This effort did not start in earnest until after the 2020 election, when Trump’s defeat became official, and it has yet to turn up any evidence of widespread fraud or a conspiracy to rig the outcome. For the most part, Republicans waited until months after the vote to challenge the decisions made by election officials, mayors, and local clerks to ensure access to the ballot box in 2020, such as the use of drop boxes, accepting private grant money to safely and effectively administer the election, and mailing absentee ballots directly to voters living in nursing homes. “One of the weapons in the election-subversion arsenal is having post-hoc arguments about what the rules should’ve been, when in fact, election contests have to be built around the rules as they existed at the time,” says Bob Bauer, an election-law expert and co-chair of the Center for Election Innovation and Research’s Election Official Legal Defense Network. “The attempt to change the rules after the fact is the election-subversion campaign.”
With an eye toward the 2022 midterms and 2024 presidential election, Wisconsin Republicans now want to overhaul their democracy for the supposed sins of 2020. But the debate over how to do that has pitted Republicans against one another, with party leaders navigating an irate party base and MAGA-style lawmakers who believe the state can’t focus on the next election until it has “fixed” the last one. This winter, I spent a week in the state and spoke with dozens of people about the challenges to the 2020 election and the attacks on election workers, voting policies, and more.
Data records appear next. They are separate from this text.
--- config.mk ---
export PLATFORM = sky130hd
export DESIGN_NAME = mips_mc_ctrl
export DESIGN_NICKNAME = d
export VERILOG_FILES = /design/src/rtl/mips_mc_ctrl.sv
export SDC_FILE = /design/constraint.sdc
export NUM_CORES = 1
export LEC_CHECK = 0
export BUFFER_PORTS_ARGS = -buffer_cell sky130_fd_sc_hd__buf_2
export CAP_MARGIN = 20
export CORE_UTILIZATION = 57
export CTS_CLUSTER_SIZE = 14
export DETAILED_ROUTE_END_ITERATION = 8
export HOLD_SLACK_MARGIN = 0.1
export PLACE_DENSITY_LB_ADDON = 0.1
export SKIP_LAST_GASP = 1
export SLEW_MARGIN = 20
export SYNTH_ARGS = -nofsm -noshare
export SYNTH_HDL_FRONTEND = slang
export SYNTH_SLANG_ARGS = --single-unit
--- constraint.sdc ---
create_clock -name clk -period 5.4 [get_ports clk]
set_clock_uncertainty 0.05 [all_clocks]
set_input_delay 1.35 -clock clk [delete_from_list [all_inputs] [get_ports clk]]
set_output_delay 1.35 -clock clk [all_outputs]
set_load 0.1 [all_outputs]
**src/rtl/add_seq_controller_pkg.sv**
```systemverilog
// ============================================================================
// add_seq_controller_pkg
// ----------------------------------------------------------------------------
// Shared definitions for the ROM-fed accumulate sequencer:
//   - add_seq_state_e : 3-bit sequencer state encoding
//   - ADD_SEQ_CNT_W   : default element-count width
//   - ADD_SEQ_ADDR_W  : default word-address width (byte address bits [31:2])
// ============================================================================
package add_seq_controller_pkg;

    localparam int ADD_SEQ_CNT_W  = 16;
    localparam int ADD_SEQ_ADDR_W = 30;

    typedef enum logic [2:0] {
        ADD_SEQ_IDLE  = 3'd0,
        ADD_SEQ_CLEAR = 3'd1,
        ADD_SEQ_ISSUE = 3'd2,
        ADD_SEQ_DRAIN = 3'd3,
        ADD_SEQ_DONE  = 3'd4
    } add_seq_state_e;

endpackage : add_seq_controller_pkg

```
**src/rtl/add_seq_index_gen.sv**
```systemverilog
// ============================================================================
// add_seq_index_gen
// ----------------------------------------------------------------------------
// Word-address register with an increment path. Load takes priority over step;
// with neither asserted the index holds. The increment wraps modulo 2^ADDR_W.
//
// Ports:
//   clk    in   clock, rising edge
//   reset  in   synchronous active-high reset (index -> 0)
//   load   in   load index from base
//   step   in   index <= index + 1
//   base   in   [ADDR_W] value loaded on load
//   index  out  [ADDR_W] current word address
// ============================================================================
module add_seq_index_gen #(
    parameter int ADDR_W = 30
) (
    input  logic              clk,
    input  logic              reset,
    input  logic              load,
    input  logic              step,
    input  logic [ADDR_W-1:0] base,
    output logic [ADDR_W-1:0] index
);

    logic [ADDR_W-1:0] index_d;
    logic [ADDR_W-1:0] index_q;

    always_comb begin
        index_d = index_q;
        if (load) begin
            index_d = base;
        end else if (step) begin
            index_d = index_q + ADDR_W'(1);
        end
    end

    always_ff @(posedge clk) begin
        if (reset) begin
            index_q <= '0;
        end else begin
            index_q <= index_d;
        end
    end

    assign index = index_q;

endmodule : add_seq_index_gen

```
**src/rtl/add_seq_controller.sv**
```systemverilog
// ============================================================================
// add_seq_controller
// ----------------------------------------------------------------------------
// Sequencer for a ROM -> data register -> accumulator datapath. On an accepted
// start it clears the accumulator, issues COUNT consecutive word addresses
// from BASE, enables the accumulator one cycle behind each data capture, then
// pulses done. All outputs decode from registered state only.
//
// Ports:
//   clk        in   clock, rising edge
//   reset      in   synchronous active-high reset
//   start      in   request, sampled only in IDLE
//   base       in   [ADDR_W] first word address, latched on accept
//   count      in   [CNT_W]  element count, latched on accept
//   rom_addr   out  [ADDR_W] word address to the ROM
//   data_en    out  data register capture enable
//   acc_clear  out  accumulator synchronous clear
//   acc_en     out  accumulator enable (acc <= acc + data_reg)
//   busy       out  high from CLEAR through DRAIN
//   done       out  one-cycle completion pulse
//   abort      in   (ADD_SEQ_ABORT_EN only) stop issuing, drain, finish
//   aborted    out  (ADD_SEQ_ABORT_EN only) pulses with done after an abort
//
// Build option: define ADD_SEQ_ABORT_EN to add the abort/aborted ports.
// ============================================================================
module add_seq_controller
    import add_seq_controller_pkg::*;
#(
    parameter int CNT_W  = ADD_SEQ_CNT_W,
    parameter int ADDR_W = ADD_SEQ_ADDR_W
) (
    input  logic              clk,
    input  logic              reset,
    input  logic              start,
    input  logic [ADDR_W-1:0] base,
    input  logic [CNT_W-1:0]  count,
`ifdef ADD_SEQ_ABORT_EN
    input  logic              abort,
    output logic              aborted,
`endif
    output logic [ADDR_W-1:0] rom_addr,
    output logic              data_en,
    output logic              acc_clear,
    output logic              acc_en,
    output logic              busy,
    output logic              done
);

    add_seq_state_e   state_d, state_q;
    logic [CNT_W-1:0] remaining_d, remaining_q;
    logic             acc_en_d, acc_en_q;
    logic             idx_load, idx_step;
    logic             abort_req;

`ifdef ADD_SEQ_ABORT_EN
    logic aborted_d, aborted_q;
    assign abort_req = abort;
`else
    assign abort_req = 1'b0;
`endif

    add_seq_index_gen #(
        .ADDR_W (ADDR_W)
    ) u_index_gen (
        .clk   (clk),
        .reset (reset),
        .load  (idx_load),
        .step  (idx_step),
        .base  (base),
        .index (rom_addr)
    );

    // NOTE: every signal gets a default at the top of the block so that no
    // path through the case statement leaves it unassigned (no latches).
    always_comb begin
        state_d     = state_q;
        remaining_d = remaining_q;
        idx_load    = 1'b0;
        idx_step    = 1'b0;
        // The accumulator consumes the data register one cycle after capture.
        acc_en_d    = (state_q == ADD_SEQ_ISSUE);

        unique case (state_q)
            ADD_SEQ_IDLE: begin
                if (start) begin
                    state_d     = ADD_SEQ_CLEAR;
                    remaining_d = count;
                    idx_load    = 1'b1;
                end
            end
            ADD_SEQ_CLEAR: begin
                if (abort_req) begin
                    state_d = ADD_SEQ_DRAIN;
                end else if (remaining_q != '0) begin
                    state_d = ADD_SEQ_ISSUE;
                end else begin
                    state_d = ADD_SEQ_DONE;
                end
            end
            ADD_SEQ_ISSUE: begin
                remaining_d = remaining_q - CNT_W'(1);
                // The last issued address stays on rom_addr, so only step
                // when another issue follows.
                if (abort_req || remaining_q == CNT_W'(1)) begin
                    state_d = ADD_SEQ_DRAIN;
                end else begin
                    idx_step = 1'b1;
                end
            end
            ADD_SEQ_DRAIN: state_d = ADD_SEQ_DONE;
            ADD_SEQ_DONE:  state_d = ADD_SEQ_IDLE;
            default:       state_d = ADD_SEQ_IDLE;
        endcase
    end

`ifdef ADD_SEQ_ABORT_EN
    always_comb begin
        aborted_d = aborted_q;
        if (state_q == ADD_SEQ_IDLE && start) begin
            aborted_d = 1'b0;
        end else if ((state_q == ADD_SEQ_CLEAR || state_q == ADD_SEQ_ISSUE) && abort) begin
            aborted_d = 1'b1;
        end
    end

    always_ff @(posedge clk) begin
        if (reset) begin
            aborted_q <= 1'b0;
        end else begin
            aborted_q <= aborted_d;
        end
    end

    assign aborted = (state_q == ADD_SEQ_DONE) && aborted_q;
`endif

    // NOTE: sequential state is updated with non-blocking assignments so all
    // registers sample their inputs from the same pre-edge values.
    always_ff @(posedge clk) begin
        if (reset) begin
            state_q     <= ADD_SEQ_IDLE;
            remaining_q <= '0;
            acc_en_q    <= 1'b0;
        end else begin
            state_q     <= state_d;
            remaining_q <= remaining_d;
            acc_en_q    <= acc_en_d;
        end
    end

    assign acc_clear = (state_q == ADD_SEQ_CLEAR);
    assign data_en   = (state_q == ADD_SEQ_ISSUE);
    assign acc_en    = acc_en_q;
    assign busy      = (state_q == ADD_SEQ_CLEAR) || (state_q == ADD_SEQ_ISSUE)
                    || (state_q == ADD_SEQ_DRAIN);
    assign done      = (state_q == ADD_SEQ_DONE);

endmodule : add_seq_controller

```
## src/rtl/led_pkg.sv

```systemverilog
// Shared definitions for the LED panel scan controller: FSM state encoding,
// default geometry/timing constants and a width helper.
package led_pkg;

  localparam int DEF_COLS      = 32;
  localparam int DEF_ROWS      = 2;
  localparam int DEF_CLK_DIV   = 4;
  localparam int DEF_ON_CYCLES = 256;

  typedef enum logic [2:0] {
    IDLE,
    SHIFT,
    BLANK,
    LATCH,
    ADDR,
    DISPLAY
  } led_state_e;

  // Bit width needed to index n items, never less than one bit.
  function automatic int clog2_min1(input int n);
    return (n <= 2) ? 1 : $clog2(n);
  endfunction

endpackage

```

## src/rtl/led_fb_ram.sv

```systemverilog
// Single-bit framebuffer: one write port, one synchronous read port.
// A same-address read and write in one cycle returns the previous contents.
module led_fb_ram #(
  parameter int DEPTH = 64,
  parameter int AW    = 6
) (
  input  logic          clk,
  input  logic          we,
  input  logic [AW-1:0] waddr,
  input  logic          wdata,
  input  logic [AW-1:0] raddr,
  output logic          rdata
);

  logic mem [DEPTH];

  always_ff @(posedge clk) begin
    if (we) begin
      mem[waddr] <= wdata;
    end
    rdata <= mem[raddr];
  end

endmodule

```

## src/rtl/led_scan_ctrl.sv

```systemverilog
// Row-scanning driver for a 1-bit LED matrix panel (shift, blank, latch,
// address, display). Optional LED_BRIGHTNESS_EN adds a 4-bit brightness input.
module led_scan_ctrl
  import led_pkg::*;
#(
  parameter int COLS      = DEF_COLS,
  parameter int ROWS      = DEF_ROWS,
  parameter int CLK_DIV   = DEF_CLK_DIV,
  parameter int ON_CYCLES = DEF_ON_CYCLES
) (
  input  logic                                clkin,
  input  logic                                rstin,
  input  logic                                en,
  input  logic                                wr_en,
  input  logic [clog2_min1(COLS*ROWS)-1:0]    wr_addr,
  input  logic                                wr_data,
`ifdef LED_BRIGHTNESS_EN
  input  logic [3:0]                          bright,
`endif
  output logic                                R1,
  output logic [clog2_min1(ROWS)-1:0]         A,
  output logic                                clk,
  output logic                                lat,
  output logic                                S,
  output logic                                frame_done
);

  localparam int AW      = clog2_min1(COLS*ROWS);
  localparam int RW      = clog2_min1(ROWS);
  localparam int CW      = clog2_min1(COLS);
  localparam int CNT_MAX = (ON_CYCLES > 2*CLK_DIV) ? ON_CYCLES : 2*CLK_DIV;
  localparam int CNTW    = clog2_min1(CNT_MAX + 1);
  localparam int SH_LAST = 2*CLK_DIV - 1;
  localparam int ON_LAST = ON_CYCLES - 1;

  led_state_e      state_q, state_d;
  logic [CNTW-1:0] cnt_q;
  logic [CW-1:0]   col_q;
  logic [RW-1:0]   row_q, row_nxt;
  logic [AW-1:0]   rd_addr, row_base, nrow_base;
  logic            rd_data;
  logic            wrap_pend_q;
  logic            sh_last, col_last, row_last, disp_end, enter_shift, load_px;
  logic            disp_on;

  led_fb_ram #(
    .DEPTH (COLS*ROWS),
    .AW    (AW)
  ) u_fb (
    .clk   (clkin),
    .we    (wr_en),
    .waddr (wr_addr),
    .wdata (wr_data),
    .raddr (rd_addr),
    .rdata (rd_data)
  );

  assign sh_last     = (state_q == SHIFT) && (cnt_q == CNTW'(SH_LAST));
  assign col_last    = (col_q == CW'(COLS-1));
  assign row_last    = (row_q == RW'(ROWS-1));
  assign disp_end    = (state_q == DISPLAY) && (cnt_q == CNTW'(ON_LAST));
  assign enter_shift = (state_d == SHIFT) && (state_q != SHIFT);
  assign load_px     = enter_shift || (sh_last && !col_last);
  assign row_nxt     = row_last ? '0 : row_q + 1'b1;
  assign row_base    = AW'(int'(row_q) * COLS);
  assign nrow_base   = AW'(int'(row_nxt) * COLS);

  // The pixel for the next column window is read throughout the current one,
  // so R1 can be loaded at the window boundary with no visible read latency.
  always_comb begin
    rd_addr = nrow_base;
    if (rstin) begin
      rd_addr = '0;
    end else if (state_q == IDLE) begin
      rd_addr = row_base;
    end else if (state_q == SHIFT && !col_last) begin
      rd_addr = row_base + AW'(col_q) + AW'(1);
    end
  end

`ifdef LED_BRIGHTNESS_EN
  logic [CNTW-1:0] on_len_q;

  always_ff @(posedge clkin) begin
    if (rstin) begin
      on_len_q <= '0;
    end else if (state_q == ADDR) begin
      on_len_q <= CNTW'(((int'(bright) + 1) * ON_CYCLES) / 16);
    end
  end

  assign disp_on = (cnt_q < on_len_q);
`else
  assign disp_on = 1'b1;
`endif

  always_ff @(posedge clkin) begin
    if (rstin) begin
      state_q <= IDLE;
    end else begin
      state_q <= state_d;
    end
  end

  always_comb begin
    state_d = state_q;
    clk     = 1'b0;
    lat     = 1'b0;
    S       = 1'b1;
    unique case (state_q)
      IDLE:    if (en) state_d = SHIFT;
      SHIFT: begin
        clk = (cnt_q >= CNTW'(CLK_DIV));
        if (sh_last && col_last) state_d = BLANK;
      end
      BLANK:   if (cnt_q == CNTW'(1)) state_d = LATCH;
      LATCH: begin
        lat = 1'b1;
        if (cnt_q == CNTW'(1)) state_d = ADDR;
      end
      ADDR:    state_d = DISPLAY;
      DISPLAY: begin
        S = !disp_on;
        if (disp_end) state_d = en ? SHIFT : IDLE;
      end
      default: state_d = IDLE;
    endcase
  end

  // A wrap that ends in IDLE is remembered so the pulse still marks the
  // first SHIFT of the following frame.
  always_ff @(posedge clkin) begin
    if (rstin) begin
      cnt_q       <= '0;
      col_q       <= '0;
      row_q       <= '0;
      A           <= '0;
      R1          <= 1'b0;
      frame_done  <= 1'b0;
      wrap_pend_q <= 1'b0;
    end else begin
      if (state_d != state_q || sh_last) begin
        cnt_q <= '0;
      end else if (state_q != IDLE) begin
        cnt_q <= cnt_q + 1'b1;
      end

      if (enter_shift) begin
        col_q <= '0;
      end else if (sh_last && !col_last) begin
        col_q <= col_q + 1'b1;
      end

      if (load_px) begin
        R1 <= rd_data;
      end

      if (state_q == LATCH && state_d == ADDR) begin
        A <= row_q;
      end

      if (disp_end) begin
        row_q <= row_nxt;
      end

      frame_done <= enter_shift && (wrap_pend_q || (disp_end && row_last));

      if (enter_shift) begin
        wrap_pend_q <= 1'b0;
      end else if (disp_end && row_last) begin
        wrap_pend_q <= 1'b1;
      end
    end
  end

endmodule

```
In Wisconsin, as in other states, the energy in the conservative movement burns hottest among those voters who believe the Republican-controlled Legislature should empower people like Ramthun and throw out Biden’s 2020 victory. Moderate Republicans have responded by ostracizing Ramthun or blasting their party’s descent into a post-fact cult of conspiracy theorists. “A lot of them are stuck between having to follow what is now the party line in Trump’s party and trying to tamp down the most extreme calls for overturning a democratic result,” professor Nolette says.
It’s also created a bizarre, up-is-down environment in which a fringe lawmaker like Ramthun finds himself lauded by Trump, the party’s leader, and at the same time shunned by fellow Republicans in Wisconsin for his crusade to throw out the last presidential vote.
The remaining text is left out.